▼
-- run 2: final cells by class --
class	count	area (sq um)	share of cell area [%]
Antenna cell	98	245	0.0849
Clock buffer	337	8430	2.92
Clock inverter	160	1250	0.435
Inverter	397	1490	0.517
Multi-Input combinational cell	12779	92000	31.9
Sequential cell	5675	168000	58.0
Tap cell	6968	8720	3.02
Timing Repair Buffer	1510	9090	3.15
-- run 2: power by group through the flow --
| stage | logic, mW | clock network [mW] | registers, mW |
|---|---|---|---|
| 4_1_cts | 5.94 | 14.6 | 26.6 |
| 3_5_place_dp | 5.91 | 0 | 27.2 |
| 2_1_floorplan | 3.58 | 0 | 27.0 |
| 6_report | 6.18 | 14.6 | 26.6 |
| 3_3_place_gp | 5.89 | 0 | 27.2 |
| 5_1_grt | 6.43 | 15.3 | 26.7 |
This is an optimization exercise on Yosys and OpenROAD, whose aim is small area, not a production implementation.
Function was checked by simulation only, so behaviour that the tests miss may differ from the original.
Power is estimated from default activity; no workload was simulated.

oak:
==> flow/design.v <==
module riscv_cpu (
    input clk,
    input rst,
    output logic [31:0] instr_addr_o,
    input  logic [31:0] instr_data_i,
    output logic [31:0] data_addr_o,
    output logic [31:0] data_wdata_o,
    output logic [3:0]  data_we_o,
    input  logic [31:0] data_rdata_i
);
    wire [31:0] ins = instr_data_i;
    wire [6:0]  op  = ins[6:0];
    wire [4:0]  rd  = ins[11:7];
    wire [2:0]  f3  = ins[14:12];
    wire [4:0]  ra  = ins[19:15];
    wire [4:0]  rb  = ins[24:20];
    wire is_r    = (op == 7'b0110011);
    wire is_i    = (op == 7'b0010011);
    wire is_ld   = (op == 7'b0000011);
    wire is_st   = (op == 7'b0100011);
    wire is_br   = (op == 7'b1100011);
    wire is_lui  = (op == 7'b0110111);
    wire is_aui  = (op == 7'b0010111);
    wire is_jal  = (op == 7'b1101111);
    wire is_jalr = (op == 7'b1100111);
    logic [31:0] imm;
    always_comb begin
        imm = 32'b0;
        if (is_i | is_ld | is_jalr) imm = {{20{ins[31]}}, ins[31:20]};
        if (is_st)                  imm = {{20{ins[31]}}, ins[31:25], ins[11:7]};
        if (is_br)                  imm = {{20{ins[31]}}, ins[7], ins[30:25], ins[11:8], 1'b0};
        if (is_lui | is_aui)        imm = {ins[31:12], 12'b0};
        if (is_jal)                 imm = {{12{ins[31]}}, ins[19:12], ins[20], ins[30:21], 1'b0};
    end
    logic [31:0] rf [1:31];
    logic        w_we;
    logic [4:0]  w_rd;
    logic [31:0] w_data;
    wire [31:1] wsel, rsel1, rsel2;
    rf_dec5 u_wdec  (.a(w_rd), .en(w_we), .s(wsel));
    rf_dec5 u_rdec1 (.a(ra),   .en(1'b1), .s(rsel1));
    rf_dec5 u_rdec2 (.a(rb),   .en(1'b1), .s(rsel2));
    genvar gi, gb;
    generate
        for (gi = 1; gi < 32; gi = gi + 1) begin : g_rf
            wire we  = wsel[gi];
            wire wen = ~wsel[gi];
            for (gb = 0; gb < 32; gb = gb + 1) begin : g_bit
                wire nxt;
                rf_hold u_h (.d(w_data[gb]), .we(we), .q(rf[gi][gb]), .wen(wen), .y(nxt));
                always_ff @(posedge clk) rf[gi][gb] <= nxt;
            end
        end
    endgenerate
    logic [31:0] rs1, rs2;
    generate
        for (gb = 0; gb < 32; gb = gb + 1) begin : g_rd
            wire [31:1] col;
            for (gi = 1; gi < 32; gi = gi + 1) begin : g_col
                assign col[gi] = rf[gi][gb];
            end
            rf_rdbit u_r1 (.s(rsel1), .d(col), .y(rs1[gb]));
            rf_rdbit u_r2 (.s(rsel2), .d(col), .y(rs2[gb]));
        end
    endgenerate
    logic [31:0] pc;
    wire [31:0] opb   = op[5] ? rs2 : imm;           
    wire        sub   = (f3 != 3'b000) | op[6] | (op[5] & ins[30]);
    wire [32:0] sum2  = {1'b0, rs1} + {1'b0, opb ^ {32{sub}}} + {32'b0, sub};
    wire [31:0] diff  = sum2[31:0];
    wire        ltu   = ~sum2[32];
    wire        lts   = (rs1[31] != opb[31]) ? rs1[31] : diff[31];
    wire        eq    = (rs1 == rs2);
    wire [31:0] jt    = rs1 + imm;           
    wire [31:0] pcimm = pc + imm;            
    wire [31:0] pc4   = pc + 32'd4;
    wire        shl   = ~f3[2];
    logic [31:0] shin, shout, shrev;
    always_comb begin
        for (int i = 0; i < 32; i++) shin[i] = shl ? rs1[31 - i] : rs1[i];
    end
    wire        fill  = ins[30] & rs1[31] & ~shl;
    assign shout = $signed({fill, shin}) >>> opb[4:0];
    always_comb begin
        for (int i = 0; i < 32; i++) shrev[i] = shout[31 - i];
    end
    logic [31:0] alu;
    always_comb begin
        case (f3)
            3'b000: alu = diff;
            3'b001: alu = shrev;
            3'b010: alu = {31'b0, lts};
            3'b011: alu = {31'b0, ltu};
            3'b100: alu = rs1 ^ opb;
            3'b101: alu = shout;
            3'b110: alu = rs1 | opb;
            default: alu = rs1 & opb;
        endcase
    end
    logic [31:0] res;
    always_comb begin
        if (is_st)                  res = rs2;
        else if (is_br | is_aui)    res = pcimm;
        else if (is_jal | is_jalr)  res = pc4;
        else if (is_lui)            res = 32'b0;
        else                        res = alu;
    end
    logic taken;
    always_comb begin
        case (f3)
            3'b000: taken = eq;
            3'b001: taken = ~eq;
            3'b100: taken = diff[31];
            3'b101: taken = ~diff[31];
            3'b110: taken = ltu;
            3'b111: taken = ~ltu;
            default: taken = 1'b0;
        endcase
        taken = taken & is_br;
    end
    wire wr = (is_r | is_i | is_ld | is_lui | is_aui | is_jal | is_jalr) & (rd != 5'd0);
    logic [31:0] e_jt, e_res, m_addr, m_res;
    logic        e_taken, e_we, e_ld, e_st, m_we, m_ld, m_st;
    logic [4:0]  e_rd, m_rd;
    logic e_first;
    wire  sel_jal  = is_jal;
    wire  sel_jalr = is_jalr & ~e_first;
    wire  sel_br   = ~is_jal & ~is_jalr & e_taken;
    wire  sel_inc  = ~is_jal & ~is_jalr & ~e_taken;
    wire [31:0] next_pc = ({32{sel_jal}}  & pcimm) |
                          ({32{sel_jalr}} & e_jt)  |
                          ({32{sel_br}}   & e_res) |
                          ({32{sel_inc}}  & pc4);
    always_ff @(posedge clk or posedge rst) begin
        if (rst) begin
            pc      <= 32'b0;
            e_first <= 1'b1;
            e_taken <= 1'b0;
            e_we    <= 1'b0;
            e_st    <= 1'b0;
            m_we    <= 1'b0;
            m_st    <= 1'b0;
            w_we    <= 1'b0;
        end else begin
            pc      <= next_pc;
            e_first <= 1'b0;
            e_taken <= taken;
            e_we    <= wr;
            e_st    <= is_st;
            m_we    <= e_we;
            m_st    <= e_st;
            w_we    <= m_we;
        end
    end
    always_ff @(posedge clk) begin
        e_jt   <= jt;
        e_res  <= res;
        e_rd   <= rd;
        e_ld   <= is_ld;
        m_addr <= e_jt;
        m_res  <= e_res;
        m_rd   <= e_rd;
        m_ld   <= e_ld;
        w_data <= m_ld ? data_rdata_i : m_res;
        w_rd   <= m_rd;
    end
    assign instr_addr_o = pc;
    assign data_addr_o  = m_addr;
    assign data_wdata_o = m_res;
    assign data_we_o    = {4{m_st}};
endmodule
This is an optimization exercise on Yosys and OpenROAD, whose aim is small area and a short achievable clock period, not a production implementation.

==> run a: inputs <==
Design ff_mult32appx, start of the top module:
module ff_mult32appx(clk, aa, bb, yy1, yy2);
  input clk;
  input [31:0] aa;
  input [31:0] bb;
  output [63:0] yy1, yy2;
  wire [33:0] bx = {1'b0, bb, 1'b0};
  wire [16:0] e1_d, e2_d, en_d;
  genvar j;
  generate for (j = 0; j < 16; j = j + 1) begin : g_enc
    wire hi = bx[2*j+2], mi = bx[2*j+1], lo = bx[2*j];
    wire one = mi ^ lo, both = mi & lo;
    assign e1_d[j] = one;
    assign e2_d[j] = hi ? ~(one | both) : both;
    assign en_d[j] = hi;
  end endgenerate
  assign e1_d[16] = bb[31];
  assign e2_d[16] = 1'b0;
  assign en_d[16] = 1'b0;
  wire [208:0] cs_d;
  mult32_low u_low (.aa(aa), .bb(bb), .e1_d(e1_d[11:0]), .e2_d(e2_d[11:0]), .en_d(en_d), .cs(cs_d));
  reg [31:0] a1;
  reg [16:12] e1, e2, en;
  reg [208:0] cs;
  reg za, zb, b1one;
  always @(posedge clk) begin
    a1 <= aa;
    e1 <= e1_d[16:12];
    e2 <= e2_d[16:12];
    en <= en_d[16:12];
    cs <= cs_d;
    za <= ~|aa;
    zb <= ~|bb;
    b1one <= (bb == 32'd1);
  end
  wire [63:0] s0_d;
  wire [63:0] pp_d;
  wire [7:0] bg_d;
  wire [7:0] bp_d;
  mult32_tree u_tree (.a1(a1), .e1(e1), .e2(e2), .en(en), .cs(cs), .s0(s0_d), .pp(pp_d), .bg(bg_d), .bp(bp_d));
  wire [63:0] y1_d;
  signed_Mult32_3_Y21_final_4 u_appx (.a(a1), .zero(za | zb), .one(b1one), .y(y1_d));
  reg  [63:0] s0;
  reg  [63:0] pp;
  reg  [7:0] bg;
  reg  [7:0] bp;
  reg [63:0] yy1;
  always @(posedge clk) begin
    s0 <= s0_d;
    pp <= pp_d;
    bg <= bg_d;
    bp <= bp_d;
    yy1 <= y1_d;
  end
  mult32exact u_add (.s0(s0), .pp(pp), .bg(bg), .bp(bp), .y(yy2));
endmodule
==> module ff_mult32appx, before the edit <==
module ff_mult32appx(clk, aa, bb, yy1, yy2);
  input clk;
  input [31:0] aa;
  input [31:0] bb;
  output [63:0] yy1, yy2;
  wire [33:0] bx = {1'b0, bb, 1'b0};
  wire [16:0] e1_d, e2_d, en_d;
  genvar j;
  generate for (j = 0; j < 16; j = j + 1) begin : g_enc
    wire hi = bx[2*j+2], mi = bx[2*j+1], lo = bx[2*j];
    wire one = mi ^ lo, both = mi & lo;
    assign e1_d[j] = one;
    assign e2_d[j] = hi ? ~(one | both) : both;
    assign en_d[j] = hi;
  end endgenerate
  assign e1_d[16] = bb[31];
  assign e2_d[16] = 1'b0;
  assign en_d[16] = 1'b0;
  wire [208:0] cs_d;
  mult32_low u_low (.aa(aa), .bb(bb), .e1_d(e1_d[11:0]), .e2_d(e2_d[11:0]), .en_d(en_d), .cs(cs_d));
  reg [31:0] a1;
  reg [16:12] e1, e2, en;
  reg [208:0] cs;
  reg za, zb, b1one;
  always @(posedge clk) begin
    a1 <= aa;
    e1 <= e1_d[16:12];
    e2 <= e2_d[16:12];
    en <= en_d[16:12];
    cs <= cs_d;
    za <= ~|aa;
    zb <= ~|bb;
    b1one <= (bb == 32'd1);
  end
  wire [63:0] s0_d;
  wire [63:0] pp_d;
  wire [7:0] bg_d;
  wire [7:0] bp_d;
  mult32_tree u_tree (.a1(a1), .e1(e1), .e2(e2), .en(en), .cs(cs), .s0(s0_d), .pp(pp_d), .bg(bg_d), .bp(bp_d));
  wire [63:0] y1_d;
  signed_Mult32_3_Y21_final_4 u_appx (.a(a1), .zero(za | zb), .one(b1one), .y(y1_d));
  reg  [63:0] s0;
  reg  [63:0] pp;
  reg  [7:0] bg;
  reg  [7:0] bp;
  reg [63:0] yy1;
  always @(posedge clk) begin
    s0 <= s0_d;
    pp <= pp_d;
    bg <= bg_d;
    bp <= bp_d;
    yy1 <= y1_d;
  end
  mult32exact u_add (.s0(s0), .pp(pp), .bg(bg), .bp(bp), .y(yy2));
endmodule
▲
Working from the records above, find how many lines contain the string "fill" and answer with the bare number.

TASK RESULT: 2